W opolskich lasach ruszył sezon na grzyby. Ekspert radzi, jak je zbierać bezpiecznie

Początek sierpnia przyniósł wyczekiwane grzyby w lasach Opolszczyzny. Grzybiarze ruszyli na szlaki, ale leśnicy przypominają: zbierajmy odpowiedzialnie i z rozwagą.

W ostatnich dniach można w nich spotkać grzybiarzy poszukujących borowików, koźlarzy czy maślaków. Jak podkreślają leśnicy, tegoroczne warunki – ciepło i wilgoć – sprzyjają grzybobraniu.

W tym roku sezon grzybowy rozpoczął się bardzo obiecująco. W lasach regionu można już znaleźć sporo wartościowych gatunków jadalnych. Trzeba jednak pamiętać, że nie każdy grzyb nadaje się do jedzenia – mówi Jacek Boczar, rzecznik prasowy z Nadleśnictwa Opole.

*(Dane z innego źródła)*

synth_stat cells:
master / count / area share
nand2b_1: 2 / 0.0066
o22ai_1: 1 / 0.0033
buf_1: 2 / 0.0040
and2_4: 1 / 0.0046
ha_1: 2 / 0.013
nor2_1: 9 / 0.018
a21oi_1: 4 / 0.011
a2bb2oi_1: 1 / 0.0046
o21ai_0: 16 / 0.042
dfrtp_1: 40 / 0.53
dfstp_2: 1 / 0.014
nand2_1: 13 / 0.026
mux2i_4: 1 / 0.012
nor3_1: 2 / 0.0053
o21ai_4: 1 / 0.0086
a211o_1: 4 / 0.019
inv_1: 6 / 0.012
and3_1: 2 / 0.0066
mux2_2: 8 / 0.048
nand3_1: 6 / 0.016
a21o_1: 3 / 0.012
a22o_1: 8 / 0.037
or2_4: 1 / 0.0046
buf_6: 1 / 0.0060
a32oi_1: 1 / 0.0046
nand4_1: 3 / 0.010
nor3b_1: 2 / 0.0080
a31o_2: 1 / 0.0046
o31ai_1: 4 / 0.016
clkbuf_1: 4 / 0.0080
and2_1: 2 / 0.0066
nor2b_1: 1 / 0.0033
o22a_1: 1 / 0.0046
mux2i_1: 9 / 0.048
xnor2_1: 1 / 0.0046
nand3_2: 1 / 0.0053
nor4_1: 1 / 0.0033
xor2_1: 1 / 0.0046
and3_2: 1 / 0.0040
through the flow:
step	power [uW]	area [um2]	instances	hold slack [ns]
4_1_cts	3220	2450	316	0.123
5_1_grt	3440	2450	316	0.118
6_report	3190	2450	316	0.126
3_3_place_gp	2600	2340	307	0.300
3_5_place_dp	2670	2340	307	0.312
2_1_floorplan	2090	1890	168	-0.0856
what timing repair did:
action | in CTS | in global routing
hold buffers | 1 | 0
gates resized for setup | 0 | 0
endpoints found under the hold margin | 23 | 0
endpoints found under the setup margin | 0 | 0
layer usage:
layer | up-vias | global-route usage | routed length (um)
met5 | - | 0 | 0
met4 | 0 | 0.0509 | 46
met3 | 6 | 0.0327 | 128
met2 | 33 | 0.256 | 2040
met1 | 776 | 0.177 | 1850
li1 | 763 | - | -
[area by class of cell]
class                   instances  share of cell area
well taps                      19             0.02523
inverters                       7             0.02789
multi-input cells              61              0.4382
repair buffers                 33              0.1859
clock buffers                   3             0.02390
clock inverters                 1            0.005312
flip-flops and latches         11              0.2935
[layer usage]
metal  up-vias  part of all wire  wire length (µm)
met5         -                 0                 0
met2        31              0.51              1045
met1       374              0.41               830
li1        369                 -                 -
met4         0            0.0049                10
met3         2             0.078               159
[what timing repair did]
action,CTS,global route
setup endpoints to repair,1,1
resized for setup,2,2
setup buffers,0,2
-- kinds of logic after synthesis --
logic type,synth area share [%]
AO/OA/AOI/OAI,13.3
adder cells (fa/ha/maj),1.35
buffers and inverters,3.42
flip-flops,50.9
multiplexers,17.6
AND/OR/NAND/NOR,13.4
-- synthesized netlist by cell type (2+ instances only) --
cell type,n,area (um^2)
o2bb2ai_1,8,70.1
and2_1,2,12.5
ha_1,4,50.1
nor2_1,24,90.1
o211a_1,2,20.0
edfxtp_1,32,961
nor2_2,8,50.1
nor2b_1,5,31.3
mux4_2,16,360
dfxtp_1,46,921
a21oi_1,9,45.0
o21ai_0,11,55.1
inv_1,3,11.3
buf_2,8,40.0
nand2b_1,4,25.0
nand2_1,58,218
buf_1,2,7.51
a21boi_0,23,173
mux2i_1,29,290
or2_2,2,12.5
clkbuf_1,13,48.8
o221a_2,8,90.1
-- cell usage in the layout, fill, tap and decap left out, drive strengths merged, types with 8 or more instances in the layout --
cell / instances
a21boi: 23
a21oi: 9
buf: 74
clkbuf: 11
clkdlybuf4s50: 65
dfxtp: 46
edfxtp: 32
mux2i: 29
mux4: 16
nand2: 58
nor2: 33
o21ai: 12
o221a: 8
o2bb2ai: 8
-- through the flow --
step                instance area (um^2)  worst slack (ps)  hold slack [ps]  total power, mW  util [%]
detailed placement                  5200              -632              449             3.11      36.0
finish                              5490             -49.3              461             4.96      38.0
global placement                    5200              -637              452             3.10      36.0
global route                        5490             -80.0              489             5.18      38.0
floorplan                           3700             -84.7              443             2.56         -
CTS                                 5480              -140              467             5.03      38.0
File: src/rtl/iohub_pkg.sv
// Shared iohub link definitions: frame marker, frame lengths and TX state encoding.
// Used by both the Atlys-to-PC transmit control and the PC-to-Atlys decoder.
package iohub_pkg;

  localparam logic [7:0] HEADER_BYTE_DEFAULT = 8'h80;

  localparam int FRAME_LEN_BASE = 3;
  localparam int FRAME_LEN_CSUM = 4;

  typedef enum logic [2:0] {
    IDLE  = 3'd0,
    FETCH = 3'd1,
    SEND  = 3'd2,
    WAIT  = 3'd3,
    GAP   = 3'd4
  } tx_state_e;

endpackage

File: src/rtl/header_tx_control_if.sv
// Outbound FIFO read port plus UART TX byte interface of the iohub transmit path.
// master = frame controller, slave = FIFO/UART side.
interface header_tx_control_if;
  import iohub_pkg::*;

  logic        fifo_empty;
  logic [15:0] fifo_dout;
  logic        fifo_rd_en;
  logic        tx_busy;
  logic        tx_done;
  logic        tx_start;
  logic [7:0]  tx_byte;

  modport master (
    input  fifo_empty, fifo_dout, tx_busy, tx_done,
    output fifo_rd_en, tx_start, tx_byte
  );

  modport slave (
    output fifo_empty, fifo_dout, tx_busy, tx_done,
    input  fifo_rd_en, tx_start, tx_byte
  );

endinterface

File: src/rtl/header_tx_control.sv
// Pops 16-bit words from the outbound FIFO and sends each as header, high, low byte.
// Define HEADER_TX_CHECKSUM_EN to append an XOR checksum byte to every frame.
module header_tx_control
  import iohub_pkg::*;
#(
  parameter logic [7:0] HEADER_BYTE = HEADER_BYTE_DEFAULT,
  parameter int         GAP_CYCLES  = 0
) (
  input  logic                 clk_i,
  input  logic                 rst_i,
  header_tx_control_if.master  bus,
  output logic                 busy_o,
  output logic [15:0]          frames_sent_o
);

`ifdef HEADER_TX_CHECKSUM_EN
  localparam int FRAME_LEN = FRAME_LEN_CSUM;
`else
  localparam int FRAME_LEN = FRAME_LEN_BASE;
`endif
  localparam logic [1:0] LAST_IDX = 2'(FRAME_LEN - 1);
  localparam logic [7:0] GAP_LAST = 8'(GAP_CYCLES - 1);
  localparam bit         HAS_GAP  = (GAP_CYCLES != 0);

  tx_state_e   state_q, state_d;
  logic [15:0] word_q, word_d;
  logic [1:0]  idx_q, idx_d;
  logic [7:0]  gap_q, gap_d;
  logic [15:0] frames_q, frames_d;

  function automatic logic [7:0] frame_byte(input logic [1:0] idx, input logic [15:0] word);
    case (idx)
      2'd0:    frame_byte = HEADER_BYTE;
      2'd1:    frame_byte = word[15:8];
      2'd2:    frame_byte = word[7:0];
`ifdef HEADER_TX_CHECKSUM_EN
      default: frame_byte = HEADER_BYTE ^ word[15:8] ^ word[7:0];
`else
      default: frame_byte = 8'h00;
`endif
    endcase
  endfunction

  always_ff @(posedge clk_i or posedge rst_i) begin
    if (rst_i) begin
      state_q  <= IDLE;
      word_q   <= 16'h0000;
      idx_q    <= 2'd0;
      gap_q    <= 8'd0;
      frames_q <= 16'h0000;
    end else begin
      state_q  <= state_d;
      word_q   <= word_d;
      idx_q    <= idx_d;
      gap_q    <= gap_d;
      frames_q <= frames_d;
    end
  end

  always_comb begin
    state_d        = state_q;
    word_d         = word_q;
    idx_d          = idx_q;
    gap_d          = gap_q;
    frames_d       = frames_q;
    bus.fifo_rd_en = 1'b0;
    bus.tx_start   = 1'b0;
    bus.tx_byte    = 8'h00;

    unique case (state_q)
      IDLE: begin
        if (!bus.fifo_empty && !bus.tx_busy) begin
          bus.fifo_rd_en = 1'b1;
          state_d        = FETCH;
        end
      end
      FETCH: begin
        word_d  = bus.fifo_dout;
        idx_d   = 2'd0;
        state_d = SEND;
      end
      SEND: begin
        bus.tx_byte = frame_byte(idx_q, word_q);
        // The UART may still be shifting; hold the byte and retry next cycle.
        if (!bus.tx_busy) begin
          bus.tx_start = 1'b1;
          state_d      = WAIT;
        end
      end
      WAIT: begin
        bus.tx_byte = frame_byte(idx_q, word_q);
        if (bus.tx_done) begin
          gap_d = 8'd0;
          if (idx_q == LAST_IDX) begin
            idx_d    = 2'd0;
            frames_d = frames_q + 16'd1;
            state_d  = HAS_GAP ? GAP : IDLE;
          end else begin
            idx_d   = idx_q + 2'd1;
            state_d = HAS_GAP ? GAP : SEND;
          end
        end
      end
      GAP: begin
        gap_d = gap_q + 8'd1;
        // idx_q wraps to 0 only after the last byte, so it tells where the gap leads.
        if (gap_q == GAP_LAST) state_d = (idx_q == 2'd0) ? IDLE : SEND;
      end
      default: state_d = IDLE;
    endcase
  end

  assign busy_o        = (state_q != IDLE);
  assign frames_sent_o = frames_q;

endmodule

Ekspert zwraca uwagę, że co roku dochodzi do wielu przypadków zatruć grzybami – często tragicznych w skutkach. – Zbierajmy tylko te grzyby, które znamy i potrafimy bez wątpliwości rozpoznać. Muchomor sromotnikowy bywa mylony z czubajką kanią, a to pomyłka, która może kosztować życie – ostrzega Boczar.

Leśnicy apelują też o odpowiedzialne zachowanie w lesie. Grzyby najlepiej zbierać do wiklinowego koszyka – nie do reklamówek, które przyspieszają psucie się zebranych okazów. Należy unikać deptania runa leśnego, nie śmiecić i nie zakłócać spokoju dzikim zwierzętom. – Szanujmy las – nie hałasujmy, nie niszczmy ściółki i nie zostawiajmy po sobie śmieci. Parkujmy w miejscach do tego przeznaczonych, nie wjeżdżajmy samochodami na leśne drogi – przypomina Boczar.

Warto też sprawdzać aktualne komunikaty nadleśnictw – w niektórych rejonach mogą obowiązywać czasowe zakazy wstępu, np. z powodu zagrożenia pożarowego. Na koniec jedna rada dla początkujących: jeśli masz choć cień wątpliwości co do rozpoznania grzyba – nie zbieraj go. Bezpieczeństwo zawsze powinno być ważniejsze niż pełen kosz.